Este emotivo proceso formó parte de una jornada de trascendencia nacional, en la que a más de cinco mil niños en todo el país se les colocó el nuevo atributo que simboliza su ingreso oficial a la Organización de Pioneros José Martí (OPJM), dejando atrás su condición de Moncadistas.
Durante la ceremonia, padres y maestros se encargaron de colocar la nueva pañoleta sobre los hombros de los estudiantes, un gesto que marca el crecimiento personal y escolar de los más jóvenes.
El acto estuvo presidido por Osbel Lorenzo Rodríguez, primer secretario del Partido en la provincia, junto a otros dirigentes de la organización política y el Gobierno quienes compartieron junto a la comunidad escolar este significativo paso de la vanguardia estudiantil.
Frente a un grupo que se despide de una etapa, los maestros representan el sostén de estos logros. Así lo vive Maritza Vega Peña, una educadora que demuestra que la vocación no entiende de retiros.

«Acabo de pasar por un tercer grado y me quedé embullada para asumir el cuarto grado el próximo curso. Como saben, soy jubilada reincorporada y no hallo cómo dejar a los niños.
De verdad que ha sido un reto porque son tiempos difíciles para todo, como todos sabemos, pero a pesar de eso he guiado a los padres para que vayan a la par mía. No podemos dejarnos caer pese a las dificultades. Todo ha salido bien: los padres están felices, los niños están felices y yo, ni hablar».

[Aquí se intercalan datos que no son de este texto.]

<file path="src/hw/pmc_pkg.sv">
// Package for the power mode controller: mode codes, boot codes, timing counts.
// Assumes a single 40 MHz system clock.
package pmc_pkg;
  // ---------------------------------------------------------------
  // Low-power mode selection
  // ---------------------------------------------------------------
  localparam logic [2:0] MODE_SLEEP      = 3'h0;
  localparam logic [2:0] MODE_DEEP       = 3'h1;
  localparam logic [2:0] MODE_DEEP_1     = 3'h2;
  localparam logic [2:0] MODE_DEEP_2     = 3'h3;
  localparam logic [2:0] MODE_STANDBY    = 3'h4;
  // ---------------------------------------------------------------
  // Boot source codes
  // ---------------------------------------------------------------
  localparam logic [1:0] BOOT_MAIN_FLASH = 2'h0;
  localparam logic [1:0] BOOT_SYSTEM_MEM = 2'h1;
  localparam logic [1:0] BOOT_SRAM       = 2'h2;
  // ---------------------------------------------------------------
  // System clock source codes
  // ---------------------------------------------------------------
  localparam logic [1:0] CLKSRC_RC8M     = 2'h0;
  // ---------------------------------------------------------------
  // Widths and timing
  // ---------------------------------------------------------------
  localparam int         EXT_LINES       = 16;
  localparam int         CLK_MHZ         = 40;
  localparam int         DOMAIN_UP_NS    = 10000;
  localparam int         DOMAIN_UP_CYC   = (DOMAIN_UP_NS * CLK_MHZ + 999) / 1000;
  localparam int         CNT_W           = 16;
endpackage

</file>
<file path="src/hw/pmc_power_mode_controller.sv">
// Power mode controller: sequences sleep, deep-sleep variants and standby,
// picks the boot source and holds the system in reset on low supply.
// Assumes all inputs synchronous to sys_clk_i; this logic sits in the always-on domain.
//
// Overview of operation
// - Sleep stops only the core clock; any interrupt or event wakes.
// - Deep-sleep gates core-domain clocks and disables both RCs, crystal and PLLs.
// - Plain deep-sleep keeps SRAM and all registers powered.
// - Deep-sleep variants wake on any event-controller source.
// - Leaving deep-sleep selects the internal 8 MHz RC as system clock.
// - Deep-sleep 1 removes power from switchable core domain B.
// - Waking deep-sleep 1 waits extra for domain B to re-power.
// - Deep-sleep 2 removes domains A and B; only first 32K SRAM kept.
// - Waking deep-sleep 2 waits extra for domains A and B.
// - Standby powers off core domain, regulator, RCs, crystal and PLL.
// - Standby leaves only on reset pin, RTC alarm, watchdog or wake pin rise.
// - Boot pins sampled at startup pick flash, system memory or SRAM.
// - Reset held while supply detectors report low; detectors always active.
// - Low-voltage detector output raises a warning interrupt.
// - System reset returns core and peripherals to reset state.
`timescale 1ns/1ps
module pmc_power_mode_controller #(
  parameter int DOMAIN_UP_CYCLES = pmc_pkg::DOMAIN_UP_CYC
) (
  // Clock, reset, enable
  input  wire logic                         sys_clk_i,
  input  wire logic                         reset_n_i,
  input  wire logic                         clk_en_i,
  // Processor request
  input  wire logic                         wfi_req_i,
  input  wire logic [2:0]                   mode_sel_i,
  input  wire logic                         irq_pending_i,
  // Wake sources
  input  wire logic [pmc_pkg::EXT_LINES-1:0] ext_line_i,
  input  wire logic                         rtc_alarm_i,
  input  wire logic                         usb_wake_i,
  input  wire logic                         two_wire_port_2_wake_i,
  input  wire logic                         serial_port_5_wake_i,
  input  wire logic                         external_reset_pin_n_i,
  input  wire logic                         free_watchdog_reset_i,
  input  wire logic                         wakeup_pin_i,
  // Supply supervisors and boot pins
  input  wire logic                         por_low_i,
  input  wire logic                         power_down_reset_detector_low_i,
  input  wire logic                         low_voltage_detector_i,
  input  wire logic [1:0]                   boot_pins_i,
  // Clock and power controls
  output logic                              core_clk_en_o,
  output logic                              core_domain_clk_en_o,
  output logic                              internal_8mhz_rc_en_o,
  output logic                              internal_48mhz_rc_en_o,
  output logic                              external_high_speed_crystal_en_o,
  output logic                              pll_en_o,
  output logic                              switchable_core_domain_a_pwr_o,
  output logic                              switchable_core_domain_b_pwr_o,
  output logic                              core_regulator_en_o,
  output logic                              sram_upper_retain_o,
  output logic                              force_clk_rc8m_o,
  // Status
  output logic                              sys_reset_n_o,
  output logic                              lvd_irq_o,
  output logic [1:0]                        boot_sel_o,
  output logic                              boot_valid_o,
  output logic                              wake_o
);
  import pmc_pkg::*;

  // ---------------------------------------------------------------
  // Sequencer
  // ---------------------------------------------------------------
  typedef enum logic [2:0] {ST_RUN, ST_SLEEP, ST_DEEP, ST_DEEP_1, ST_DEEP_2, ST_STANDBY, ST_POWER_UP} pmc_state_e;

  pmc_state_e       state;
  pmc_state_e       next_state;
  logic [CNT_W-1:0] cnt;
  logic [CNT_W-1:0] next_cnt;
  logic             wake_pin_d;
  logic             next_wake_pin_d;
  logic             stby_reset;
  logic             next_stby_reset;
  logic             boot_done;
  logic             next_boot_done;
  logic [1:0]       boot_sel;
  logic [1:0]       next_boot_sel;
  logic             lvd_irq;
  logic             next_lvd_irq;
  logic             wake;
  logic             next_wake;
  logic             supply_low;
  logic             event_wake;
  logic             stby_wake;

  // Supply detectors are never gated by mode or clock enable
  assign supply_low = por_low_i | power_down_reset_detector_low_i;
  assign event_wake = (|ext_line_i) | rtc_alarm_i | low_voltage_detector_i | usb_wake_i
                    | two_wire_port_2_wake_i | serial_port_5_wake_i | irq_pending_i;
  assign stby_wake  = ~external_reset_pin_n_i | rtc_alarm_i | free_watchdog_reset_i
                    | (wakeup_pin_i & ~wake_pin_d);

  always_comb begin
    next_state      = state;
    next_cnt        = cnt;
    next_wake_pin_d = wakeup_pin_i;
    next_stby_reset = 1'b0;
    next_boot_done  = 1'b1;
    next_boot_sel   = boot_sel;
    next_lvd_irq    = low_voltage_detector_i;
    next_wake       = 1'b0;
    if (!boot_done) begin
      // Pin 0 low boots flash; otherwise pin 1 picks system memory or SRAM
      next_boot_sel = !boot_pins_i[0] ? BOOT_MAIN_FLASH :
                      (boot_pins_i[1] ? BOOT_SRAM : BOOT_SYSTEM_MEM);
    end
    case (state)
      ST_RUN: begin
        if (wfi_req_i) begin
          case (mode_sel_i)
            MODE_SLEEP:   next_state = ST_SLEEP;
            MODE_DEEP:    next_state = ST_DEEP;
            MODE_DEEP_1:  next_state = ST_DEEP_1;
            MODE_DEEP_2:  next_state = ST_DEEP_2;
            MODE_STANDBY: next_state = ST_STANDBY;
            default:      next_state = ST_RUN;
          endcase
        end
      end
      ST_SLEEP: begin
        if (event_wake) begin
          next_state = ST_RUN;
          next_wake  = 1'b1;
        end
      end
      ST_DEEP: begin
        if (event_wake) begin
          next_state = ST_RUN;
          next_wake  = 1'b1;
        end
      end
      ST_DEEP_1, ST_DEEP_2: begin
        if (event_wake) begin
          // Domain re-power delay before the core resumes
          next_state = ST_POWER_UP;
          next_cnt   = CNT_W'(DOMAIN_UP_CYCLES - 1);
        end
      end
      ST_STANDBY: begin
        if (stby_wake) begin
          // Core domain contents are gone, so exit is through a system reset
          next_stby_reset = 1'b1;
          next_state      = ST_RUN;
          next_boot_done  = 1'b0;
        end
      end
      ST_POWER_UP: begin
        if (cnt == '0) begin
          next_state = ST_RUN;
          next_wake  = 1'b1;
        end else begin
          next_cnt = cnt - 1'b1;
        end
      end
      default: next_state = ST_RUN;
    endcase
  end

  always_ff @(posedge sys_clk_i or negedge reset_n_i) begin
    if (!reset_n_i) begin
      state      <= ST_RUN;
      cnt        <= '0;
      wake_pin_d <= 1'b0;
      stby_reset <= 1'b0;
      boot_done  <= 1'b0;
      boot_sel   <= BOOT_MAIN_FLASH;
      lvd_irq    <= 1'b0;
      wake       <= 1'b0;
    end else if (supply_low) begin
      // Low supply forces everything back to its reset state
      state      <= ST_RUN;
      cnt        <= '0;
      wake_pin_d <= 1'b0;
      stby_reset <= 1'b0;
      boot_done  <= 1'b0;
      boot_sel   <= BOOT_MAIN_FLASH;
      lvd_irq    <= 1'b0;
      wake       <= 1'b0;
    end else if (clk_en_i) begin
      state      <= next_state;
      cnt        <= next_cnt;
      wake_pin_d <= next_wake_pin_d;
      stby_reset <= next_stby_reset;
      boot_done  <= next_boot_done;
      boot_sel   <= next_boot_sel;
      lvd_irq    <= next_lvd_irq;
      wake       <= next_wake;
    end
  end

  // ---------------------------------------------------------------
  // Outputs
  // ---------------------------------------------------------------
  logic deep_any;
  assign deep_any = (state == ST_DEEP) | (state == ST_DEEP_1) | (state == ST_DEEP_2) | (state == ST_STANDBY);

  assign core_clk_en_o                    = (state == ST_RUN);
  assign core_domain_clk_en_o             = ~deep_any & (state != ST_POWER_UP);
  assign internal_8mhz_rc_en_o            = ~deep_any;
  assign internal_48mhz_rc_en_o           = ~deep_any;
  assign external_high_speed_crystal_en_o = ~deep_any & ~force_clk_rc8m_o;
  assign pll_en_o                         = ~deep_any & ~force_clk_rc8m_o;
  // Plain deep-sleep keeps both domains and all SRAM powered
  assign switchable_core_domain_a_pwr_o   = (state != ST_DEEP_2) & (state != ST_STANDBY);
  assign switchable_core_domain_b_pwr_o   = (state != ST_DEEP_1) & (state != ST_DEEP_2)
                                          & (state != ST_STANDBY);
  assign sram_upper_retain_o              = (state != ST_DEEP_2) & (state != ST_STANDBY);
  assign core_regulator_en_o              = (state != ST_STANDBY);

  // Sticky RC8M selection after a deep exit; cleared only by reset_n_i or low supply
  logic rc8m_hold;
  logic next_rc8m_hold;
  always_comb begin
    next_rc8m_hold = rc8m_hold;
    if (deep_any) begin
      next_rc8m_hold = 1'b1;
    end else if (wfi_req_i || !core_clk_en_o) begin
      next_rc8m_hold = rc8m_hold;
    end
  end
  always_ff @(posedge sys_clk_i or negedge reset_n_i) begin
    if (!reset_n_i) begin
      rc8m_hold <= 1'b0;
    end else if (supply_low) begin
      rc8m_hold <= 1'b0;
    end else if (clk_en_i) begin
      rc8m_hold <= next_rc8m_hold;
    end
  end
  assign force_clk_rc8m_o = rc8m_hold;

  assign sys_reset_n_o = reset_n_i & ~supply_low & ~stby_reset & boot_done;
  assign lvd_irq_o     = lvd_irq;
  assign boot_sel_o    = boot_sel;
  assign boot_valid_o  = boot_done;
  assign wake_o        = wake;
endmodule

</file>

Para los pequeños, la pañoleta roja es también un símbolo de madurez dentro de sus deberes escolares.

El pionero Alejandro Arturo Gallardo Hernández compartió su orgullo ante el cambio y sus expectativas de cara al período estival:
«Para mí esto significa que cambié de atributos; ahora tengo más deberes, tengo que estudiar más y esforzarme para poder ser mayor y crecer más. Para las vacaciones pienso jugar con mi vecino, ir con mi mamá a varios lugares y pasear, también pasarla bien con mi familia».
Con la satisfacción del deber cumplido, la jornada cerró con sonrisas multiplicadas en la plaza. En el pecho de estos pequeños ya no solo brilla un nuevo color, sino también la certeza de saberse el relevo consciente, guiado por la firmeza de sus maestros y el respaldo de una provincia que apuesta por el futuro de sus niños.